(Exercise aim)
Say the number of lines in the records below that hold the word "buffers", and only that number.

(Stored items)
**config.mk**
```make
export PLATFORM = sky130hd
export DESIGN_NAME = pmb_bus_master
export DESIGN_NICKNAME = d
export VERILOG_FILES = /design/src/rtl/pmb_pkg.sv /design/src/rtl/pmb_seq.sv /design/src/rtl/pmb_pads.sv /design/src/rtl/pmb_bus_master.sv
export SDC_FILE = /design/constraint.sdc
export NUM_CORES = 1
export LEC_CHECK = 0
export BUFFER_PORTS_ARGS = -buffer_cell sky130_fd_sc_hd__buf_4
export CELL_PAD_IN_SITES_DETAIL_PLACEMENT = 1
export CELL_PAD_IN_SITES_GLOBAL_PLACEMENT = 1
export CORE_ASPECT_RATIO = 0.7
export CORE_MARGIN = 10
export CORE_UTILIZATION = 35
export DETAILED_ROUTE_END_ITERATION = 10
export PLACE_DENSITY_LB_ADDON = 0.1
export SYNTH_ARGS = -nofsm -noshare
export SYNTH_HDL_FRONTEND = slang
export SYNTH_SLANG_ARGS = --single-unit
```
**constraint.sdc**
```tcl
create_clock -name clk -period 4.63 [get_ports clk]
set_input_delay 0.926 -clock clk [delete_from_list [all_inputs] [get_ports clk]]
set_output_delay 0.926 -clock clk [all_outputs]
set_load 0.005 [all_outputs]
```
**src/rtl/pmb_pkg.sv**
```systemverilog
package pmb_pkg;

  typedef enum logic [1:0] {
    OP_WRITE = 2'b00,
    OP_READ  = 2'b01,
    OP_BURST = 2'b10,
    OP_NOP   = 2'b11
  } pmb_op_e;

  typedef enum logic [2:0] {
    S_IDLE,
    S_W_DATA,
    S_W_ARM,
    S_W_PULSE,
    S_W_HOLD,
    S_R_OE,
    S_R_ADDR,
    S_R_WAIT
  } pmb_state_e;

  // strobe index order on the pad side
  localparam int CTL_CS = 0;
  localparam int CTL_OE = 1;
  localparam int CTL_WE = 2;
  localparam int NCTL   = 3;

  // number of words a read-type command transfers
  function automatic logic [31:0] words_for(input logic [1:0] op, input logic [31:0] count);
    case (pmb_op_e'(op))
      OP_READ:  return 32'd1;
      OP_BURST: return count;
      default:  return 32'd0;
    endcase
  endfunction

  // countdown load giving a write pulse of max(w,1) cycles
  function automatic logic [31:0] pulse_load(input logic [31:0] w);
    return (w == 32'd0) ? 32'd0 : w - 32'd1;
  endfunction

endpackage

```
**src/rtl/pmb_seq.sv**
```systemverilog
module pmb_seq
  import pmb_pkg::*;
#(
  parameter int ADDR_W = 21,
  parameter int DATA_W = 32,
  parameter int CNT_W  = 16,
  parameter int WAIT_W = 4
) (
  input  logic              clk,
  input  logic              rst_n,
  input  logic              cmd_valid,
  output logic              cmd_ready,
  input  logic [1:0]        cmd_op,
  input  logic [ADDR_W-1:0] cmd_addr,
  input  logic [DATA_W-1:0] cmd_wdata,
  input  logic [CNT_W-1:0]  cmd_count,
  input  logic [WAIT_W-1:0] we_wait,
  input  logic [WAIT_W-1:0] rd_wait,
  input  logic [DATA_W-1:0] data_in,
  output logic [ADDR_W-1:0] addr_q,
  output logic [DATA_W-1:0] dout_q,
  output logic              ddrv_q,
  output logic              oe_n_q,
  output logic              we_n_q,
  output logic              rsp_valid,
  output logic [DATA_W-1:0] rsp_data,
  output logic              rsp_last,
  output logic              addr_step,
  output logic              sample_evt
);

  pmb_state_e        state_q;
  logic [WAIT_W-1:0] cnt_q;
  logic [CNT_W-1:0]  remain_q;
  logic [ADDR_W-1:0] base_q;

  logic              cmd_fire;
  logic              cnt_zero;
  logic              last_word;
  logic [CNT_W-1:0]  req_words;
  logic [WAIT_W-1:0] we_load;

  assign cmd_ready  = (state_q == S_IDLE);
  assign cmd_fire   = cmd_valid && cmd_ready;
  assign cnt_zero   = (cnt_q == '0);
  assign last_word  = (remain_q == CNT_W'(1));
  assign sample_evt = (state_q == S_R_WAIT) && cnt_zero;
  assign addr_step  = sample_evt && !last_word;
  assign req_words  = CNT_W'(words_for(cmd_op, 32'(cmd_count)));
  assign we_load    = WAIT_W'(pulse_load(32'(we_wait)));

  always_ff @(posedge clk) begin
    if (!rst_n) begin
      state_q   <= S_IDLE;
      cnt_q     <= '0;
      remain_q  <= '0;
      base_q    <= '0;
      addr_q    <= '0;
      dout_q    <= '0;
      ddrv_q    <= 1'b0;
      oe_n_q    <= 1'b1;
      we_n_q    <= 1'b1;
      rsp_valid <= 1'b0;
      rsp_data  <= '0;
      rsp_last  <= 1'b0;
    end else begin
      rsp_valid <= 1'b0;
      rsp_last  <= 1'b0;
      case (state_q)
        S_IDLE: begin
          if (cmd_fire) begin
            if (pmb_op_e'(cmd_op) == OP_WRITE) begin
              addr_q  <= cmd_addr;
              dout_q  <= cmd_wdata;
              state_q <= S_W_DATA;
            end else if (req_words != '0) begin
              remain_q <= req_words;
              base_q   <= cmd_addr;
              ddrv_q   <= 1'b0;
              state_q  <= S_R_OE;
            end
          end
        end
        S_W_DATA: begin
          ddrv_q  <= 1'b1;
          state_q <= S_W_ARM;
        end
        S_W_ARM: begin
          we_n_q  <= 1'b0;
          cnt_q   <= we_load;
          state_q <= S_W_PULSE;
        end
        S_W_PULSE: begin
          if (cnt_zero) begin
            we_n_q  <= 1'b1;
            state_q <= S_W_HOLD;
          end else begin
            cnt_q <= cnt_q - 1'b1;
          end
        end
        S_W_HOLD: begin
          ddrv_q  <= 1'b0;
          state_q <= S_IDLE;
        end
        S_R_OE: begin
          oe_n_q  <= 1'b0;
          state_q <= S_R_ADDR;
        end
        S_R_ADDR: begin
          addr_q  <= base_q;
          cnt_q   <= rd_wait;
          state_q <= S_R_WAIT;
        end
        S_R_WAIT: begin
          if (sample_evt) begin
            rsp_valid <= 1'b1;
            rsp_data  <= data_in;
            rsp_last  <= last_word;
            if (last_word) begin
              oe_n_q  <= 1'b1;
              state_q <= S_IDLE;
            end else begin
              addr_q   <= addr_q + 1'b1;
              remain_q <= remain_q - 1'b1;
              cnt_q    <= rd_wait;
            end
          end else begin
            cnt_q <= cnt_q - 1'b1;
          end
        end
        default: state_q <= S_IDLE;
      endcase
    end
  end

endmodule

```
**src/rtl/pmb_pads.sv**
```systemverilog
module pmb_pads
  import pmb_pkg::*;
#(
  parameter int ADDR_W = 21,
  parameter int DATA_W = 32
) (
  input  logic              clk,
  input  logic              rst_n,
  input  logic [ADDR_W-1:0] addr_q,
  input  logic [DATA_W-1:0] dout_q,
  input  logic              ddrv_q,
  input  logic [NCTL-1:0]   ctl_q,
  input  logic [ADDR_W-1:0] addr_oe_mask,
  input  logic [DATA_W-1:0] data_oe_mask,
  input  logic [NCTL-1:0]   ctl_oe_mask,
  output logic [ADDR_W-1:0] mem_addr_o,
  output logic [ADDR_W-1:0] mem_addr_oe,
  input  logic [ADDR_W-1:0] mem_addr_i,
  output logic [DATA_W-1:0] mem_data_o,
  output logic [DATA_W-1:0] mem_data_oe,
  input  logic [DATA_W-1:0] mem_data_i,
  output logic [NCTL-1:0]   mem_ctl_o,
  output logic [NCTL-1:0]   mem_ctl_oe,
  input  logic [NCTL-1:0]   mem_ctl_i,
  output logic [ADDR_W-1:0] rb_addr,
  output logic [DATA_W-1:0] rb_data,
  output logic [NCTL-1:0]   rb_ctl
);

  // drive request of each pin group: address and strobes always, data while writing
  logic addr_req;
  assign addr_req = rst_n;

  assign mem_addr_o  = addr_q;
  assign mem_addr_oe = addr_oe_mask & {ADDR_W{addr_req}};
  assign mem_data_o  = dout_q;
  assign mem_data_oe = data_oe_mask & {DATA_W{ddrv_q}};

  always_ff @(posedge clk) begin
    if (!rst_n) begin
      rb_addr <= '0;
      rb_data <= '0;
    end else begin
      rb_addr <= mem_addr_i;
      rb_data <= mem_data_i;
    end
  end

  for (genvar g = 0; g < NCTL; g++) begin : g_ctl
    assign mem_ctl_o[g]  = ctl_q[g];
    assign mem_ctl_oe[g] = ctl_oe_mask[g] & addr_req;
    always_ff @(posedge clk) begin
      if (!rst_n) rb_ctl[g] <= 1'b1;
      else        rb_ctl[g] <= mem_ctl_i[g];
    end
  end

endmodule

```
**src/rtl/pmb_bus_master.sv**
```systemverilog
module pmb_bus_master
  import pmb_pkg::*;
#(
  parameter int ADDR_W = 21,
  parameter int DATA_W = 32,
  parameter int CNT_W  = 16,
  parameter int WAIT_W = 4
) (
  input  logic              clk,
  input  logic              rst_n,
  input  logic              cmd_valid,
  output logic              cmd_ready,
  input  logic [1:0]        cmd_op,
  input  logic [ADDR_W-1:0] cmd_addr,
  input  logic [DATA_W-1:0] cmd_wdata,
  input  logic [CNT_W-1:0]  cmd_count,
  input  logic [WAIT_W-1:0] we_wait,
  input  logic [WAIT_W-1:0] rd_wait,
  output logic              rsp_valid,
  output logic [DATA_W-1:0] rsp_data,
  output logic              rsp_last,
  input  logic [ADDR_W-1:0] addr_oe_mask,
  input  logic [DATA_W-1:0] data_oe_mask,
  input  logic [2:0]        ctl_oe_mask,
  output logic [ADDR_W-1:0] mem_addr_o,
  output logic [ADDR_W-1:0] mem_addr_oe,
  input  logic [ADDR_W-1:0] mem_addr_i,
  output logic [DATA_W-1:0] mem_data_o,
  output logic [DATA_W-1:0] mem_data_oe,
  input  logic [DATA_W-1:0] mem_data_i,
  output logic              mem_cs_n_o,
  output logic              mem_oe_n_o,
  output logic              mem_we_n_o,
  output logic [2:0]        mem_ctl_oe,
  input  logic [2:0]        mem_ctl_i,
  output logic [ADDR_W-1:0] rb_addr,
  output logic [DATA_W-1:0] rb_data,
  output logic [2:0]        rb_ctl
);

  localparam logic CS_ACTIVE = 1'b0;

  logic [ADDR_W-1:0] addr_q;
  logic [DATA_W-1:0] dout_q;
  logic              ddrv_q;
  logic              oe_n_q;
  logic              we_n_q;
  logic              addr_step;
  logic              sample_evt;
  logic [NCTL-1:0]   ctl_q;
  logic [NCTL-1:0]   ctl_pad_o;

  pmb_seq #(
    .ADDR_W(ADDR_W), .DATA_W(DATA_W), .CNT_W(CNT_W), .WAIT_W(WAIT_W)
  ) u_seq (
    .clk       (clk),
    .rst_n     (rst_n),
    .cmd_valid (cmd_valid),
    .cmd_ready (cmd_ready),
    .cmd_op    (cmd_op),
    .cmd_addr  (cmd_addr),
    .cmd_wdata (cmd_wdata),
    .cmd_count (cmd_count),
    .we_wait   (we_wait),
    .rd_wait   (rd_wait),
    .data_in   (mem_data_i),
    .addr_q    (addr_q),
    .dout_q    (dout_q),
    .ddrv_q    (ddrv_q),
    .oe_n_q    (oe_n_q),
    .we_n_q    (we_n_q),
    .rsp_valid (rsp_valid),
    .rsp_data  (rsp_data),
    .rsp_last  (rsp_last),
    .addr_step (addr_step),
    .sample_evt(sample_evt)
  );

  always_comb begin
    ctl_q         = '1;
    ctl_q[CTL_CS] = CS_ACTIVE;
    ctl_q[CTL_OE] = oe_n_q;
    ctl_q[CTL_WE] = we_n_q;
  end

  pmb_pads #(
    .ADDR_W(ADDR_W), .DATA_W(DATA_W)
  ) u_pads (
    .clk         (clk),
    .rst_n       (rst_n),
    .addr_q      (addr_q),
    .dout_q      (dout_q),
    .ddrv_q      (ddrv_q),
    .ctl_q       (ctl_q),
    .addr_oe_mask(addr_oe_mask),
    .data_oe_mask(data_oe_mask),
    .ctl_oe_mask (ctl_oe_mask),
    .mem_addr_o  (mem_addr_o),
    .mem_addr_oe (mem_addr_oe),
    .mem_addr_i  (mem_addr_i),
    .mem_data_o  (mem_data_o),
    .mem_data_oe (mem_data_oe),
    .mem_data_i  (mem_data_i),
    .mem_ctl_o   (ctl_pad_o),
    .mem_ctl_oe  (mem_ctl_oe),
    .mem_ctl_i   (mem_ctl_i),
    .rb_addr     (rb_addr),
    .rb_data     (rb_data),
    .rb_ctl      (rb_ctl)
  );

  assign mem_cs_n_o = ctl_pad_o[CTL_CS];
  assign mem_oe_n_o = ctl_pad_o[CTL_OE];
  assign mem_we_n_o = ctl_pad_o[CTL_WE];

endmodule

```
==> Flow_metrics.wiki <==
{| class="wikitable"
! Metric !! Value
|-
| Run status || completed
|-
| Leakage Power || roughly 5.4 nW
|-
| Worst hold stages || 2
|-
| DP HPWL || approximately 28000 µm
|-
| DRC violation count after routing || 0
|-
| Final GP Congestion || 0.861
|-
| Number of clock sinks || 190
|-
| Cell breakdown of the critical path || ha_1 > and2_1 > and2_1 > a221o_1 > o21ai_0 > o221a_2
|-
| Synthesized area per cell || approximately 8.3 µm²
|-
| CP Launch Type || flop
|-
| Post-route setup slack || between 1500 and 2000 ps
|-
| Number of flops mapped to enable cells by yosys || 0
|-
| Category of the most critical setup path || reg2reg
|-
| Data arrival at the endpoint of the critical path || 3200 ps
|-
| Count of input and output buffers || between 300 and 400
|-
| Clk_lat worst skew || 440 ps
|-
| Number of global-route vias before repair || about 8500
|-
| Power density over cell area || around 400 nW/µm²
|-
| Largest family of logic cells by synthesized area || simple AND/OR/NAND/NOR gates
|-
| First-pass GRT wire length || roughly 54000 µm
|-
| Number of H-tree levels || 4
|-
| Terminus of the critical flop-to-flop path || u_seq.addr_q[6]
|-
| Number of rows created at floorplan || 47
|-
| Worst relative slew slack || between 20% and 30%
|-
| Horizontal extent of the die || ~200 µm
|-
| Final number of max-transition violations || 0
|-
| Gate count of the mapped netlist || roughly 1000
|-
| Commonest non-fill, non-tap cells in the layout || 407 x sky130_fd_sc_hd__buf_4, 190 x sky130_fd_sc_hd__dfxtp_1, 163 x sky130_fd_sc_hd__nand2_1
|-
| Start point of the critical path || u_seq.state_q[0]
|-
| PostCTS Resize Cnt || 0
|-
| Number of inserted filler cells in the final layout || 2851
|-
| Final hold viol count || 0
|-
| Dominant synthesized flop cell || sky130_fd_sc_hd__dfxtp_1
|-
| Post-cts hold buffer count || 0
|-
| Core region area || 23600 µm²
|-
| Clock slew seen by the registers of the worst setup and hold paths || 70 ps
|-
| Initial antenna violation count || 1
|-
| Largest net degree at the start of global routing || between 80 and 90
|-
| Starting density of the core || between 30% and 40%
|-
| Synth Area in Simple Gates || a little over a quarter
|-
| Setup clock skew after layout || around 16 ps
|-
| Worst Max-Slew Pin Slew || approximately 1100 ps
|-
| Average via count per standard cell || 5.10
|-
| Die area || about 30000 µm²
|-
| Setup repair after global routing missed its margin || no
|-
| Synth cell types || between 60 and 70
|-
| Setup TNS after final layout || 0 ps
|-
| Worst Setup End Kind || flop
|-
| Number of antenna cells inserted || 0
|-
| Async set or reset register ratio after synthesis || 0%
|-
| Fraction of the mapped netlist area in compound gates || a little under a fifth
|-
| Setup-failing EPs final || 0
|-
| Drt first-iter violations || approximately 400
|-
| Pre-CTS worst setup slack || around 1400 ps
|-
| Root cell of the clock tree || sky130_fd_sc_hd__clkbuf_16
|-
| Number of detailed-routing iterations run before antenna repair || 4
|-
| Dominant cell type by count on the critical path || sky130_fd_sc_hd__and2_1
|-
| Synthesis warning total || 0
|-
| Aggregate global routing overflow || 0
|-
| Peak supply drop || roughly 0.27 mV
|-
| Total global routing track utilization || about 22%
|-
| Post-Synth Adder-Cell Area || approximately 2%
|-
| Nets || 1563
|-
| Proportion of synthesized chip area in sequential cells || about 45%
|-
| Slowest library cell on the worst path || sky130_fd_sc_hd__a221o_1
|-
| Net count after synthesis || between 1000 and 1500
|-
| Final clock period utilization by the worst path || between 60% and 70%
|-
| Reg-to-Reg Start || u_seq.state_q[0]
|-
| Clock tree from TritonCTS || yes
|-
| Number of antenna-violating nets in the routed design || 0
|-
| Multiplexer share of the synthesized area || 2.76%
|-
| Number of setup buffers added after CTS || 0
|-
| Worst hold start || u_seq.dout_q[11]
|-
| Xor/xnor share of the synthesized area || less than 1%
|-
| Shortest period the worst path allows || ~2900 ps
|-
| Maximum root-to-sink buffer count || 2
|-
| Cell area after synthesis || between 8000 and 9000 µm²
|-
| Path type of the worst min-delay path || reg2reg
|-
| Signed area change from the synthesized netlist to the final layout || 44.6%
|-
| Required time reported for the critical path endpoint || 4950 ps
|-
| Sink of the worst hold path || u_seq.dout_q[11]
|-
| Internal reg-to-reg setup slack || 1750 ps
|-
| Sum of routed wire length over all layers || about 36000 µm
|-
| Fmax || around 350 MHz
|-
| Fraction of final layout cells with drive strength greater than 1 || 33.1%
|-
| Most common cell after layout, fill and taps aside || sky130_fd_sc_hd__buf_4
|-
| Max-Cap Viols || 0
|-
| Number of cell instances on the worst register-to-register path || 6
|-
| Height of the die || about 150 µm
|-
| Avg WL per Cell || roughly 22 µm
|-
| Top Ports || 397
|-
| Total vias in the final route || 8597
|-
| Number of storage elements in the synthesis netlist || 190
|-
| Highest net fanout along the worst path || 24
|-
| Number of buffers created by CTS || 17
|-
| Largest stage delay on the critical path || roughly 760 ps
|}
-- worst max-delay path by stage --
stage / end / slack (ps) / cells after the start
2_1_floorplan: u_seq.remain_q[13] / 1790 / 11
3_3_place_gp: u_seq.base_q[4] / 1430 / 7
3_5_place_dp: u_seq.base_q[16] / 1380 / 7
4_1_cts: u_seq.addr_q[6] / 1770 / 6
5_1_grt: u_seq.remain_q[15] / 1500 / 6
6_report: u_seq.addr_q[6] / 1750 / 6
-- per-stage QoR --
stage               total power (W)  hold WS (ps)  util, %  area [µm²]  instances
global placement            0.00338           442     48.9       11500       1655
CTS                         0.00488           457     51.3       12100       1687
floorplan                   0.00273           452        -        8380       1005
finish                      0.00482           454     51.3       12100       1687
global route                0.00511           471     51.3       12100       1687
detailed placement          0.00342           447     48.9       11500       1655
-- area by class of cell --
cell class / instances / area (µm²) / share of cell area, %
timing repair buffer: 407 / 3060 / 25.2
clock buffer: 21 / 460 / 3.80
clock inverter: 11 / 110 / 0.909
multi-input combinational: 726 / 4230 / 34.9
tap: 318 / 398 / 3.29
sequential: 190 / 3800 / 31.4
inverter: 14 / 55.1 / 0.455
-- critical path: cells and delay by family, from the launching register on --
family / cells / cell delay (ps)
adders and majority gates: 1 / 610
AOI/OAI and AO/OA: 3 / 1240
and+or+nand+nor: 2 / 470
DFF: 1 / 440
-- metal layers --
layer	part of all wire [%]	wire length (µm)	vias up	GRT usage, %
met5	0.036	13	-	0
met3	7.8	2820	31	7.62
met4	1.7	632	2	5.97
met1	42	15200	4110	26.8
met2	49	17800	269	37.8
li1	-	-	4185	-
-- report_power, final --
part           leakage (nW)  switching (W)  internal [W]  total (W)
combinational          3.57       0.000729      0.000662    0.00139
clock                 0.276       0.000673      0.000778    0.00145
sequential             1.55       0.000192       0.00179    0.00198
-- Yosys cell counts (8+ instances only) --
master,n,area (µm²)
sky130_fd_sc_hd__mux2i_1,22,220
sky130_fd_sc_hd__ha_1,13,163
sky130_fd_sc_hd__nand3_1,13,65.1
sky130_fd_sc_hd__nor2_1,50,188
sky130_fd_sc_hd__a22o_1,10,87.6
sky130_fd_sc_hd__and3_1,12,75.1
sky130_fd_sc_hd__nor4_1,8,50.1
sky130_fd_sc_hd__clkbuf_1,63,236
sky130_fd_sc_hd__dfxtp_1,190,3800
sky130_fd_sc_hd__nor3_1,27,135
sky130_fd_sc_hd__inv_1,13,48.8
sky130_fd_sc_hd__o32ai_1,9,78.8
sky130_fd_sc_hd__a31oi_1,14,87.6
sky130_fd_sc_hd__nand2_1,163,612
sky130_fd_sc_hd__o21ai_0,41,205
sky130_fd_sc_hd__a21oi_1,108,541
sky130_fd_sc_hd__and2_1,115,719
-- sequential cells by signal, indices dropped and copies added, names as in the netlist --
name,flops
u_seq.state_q,3
u_seq.remain_q,16
u_seq.cnt_q,4
u_seq.base_q,21
u_seq.oe_n_q,1
u_seq.rsp_valid,1
u_pads.rb_ctl,3
u_seq.ddrv_q,1
u_seq.dout_q,32
u_seq.rsp_data,32
u_pads.rb_data,32
u_seq.we_n_q,1
u_seq.rsp_last,1
u_pads.rb_addr,21
u_seq.addr_q,21
-- logic make-up (layout without fill, tap and decap cells) --
group | Yosys count | in the layout
AOI/OAI and AO/OA | 246 | 246
xor gates and xnor gates | 6 | 6
adders and majority gates | 13 | 13
buffers and inverters | 89 | 453
DFF | 190 | 190
muxes | 23 | 23
other | 1 | 1
and+or+nand+nor | 437 | 437
Note: power is estimated with default switching activity, not from simulation.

(Expected output)
4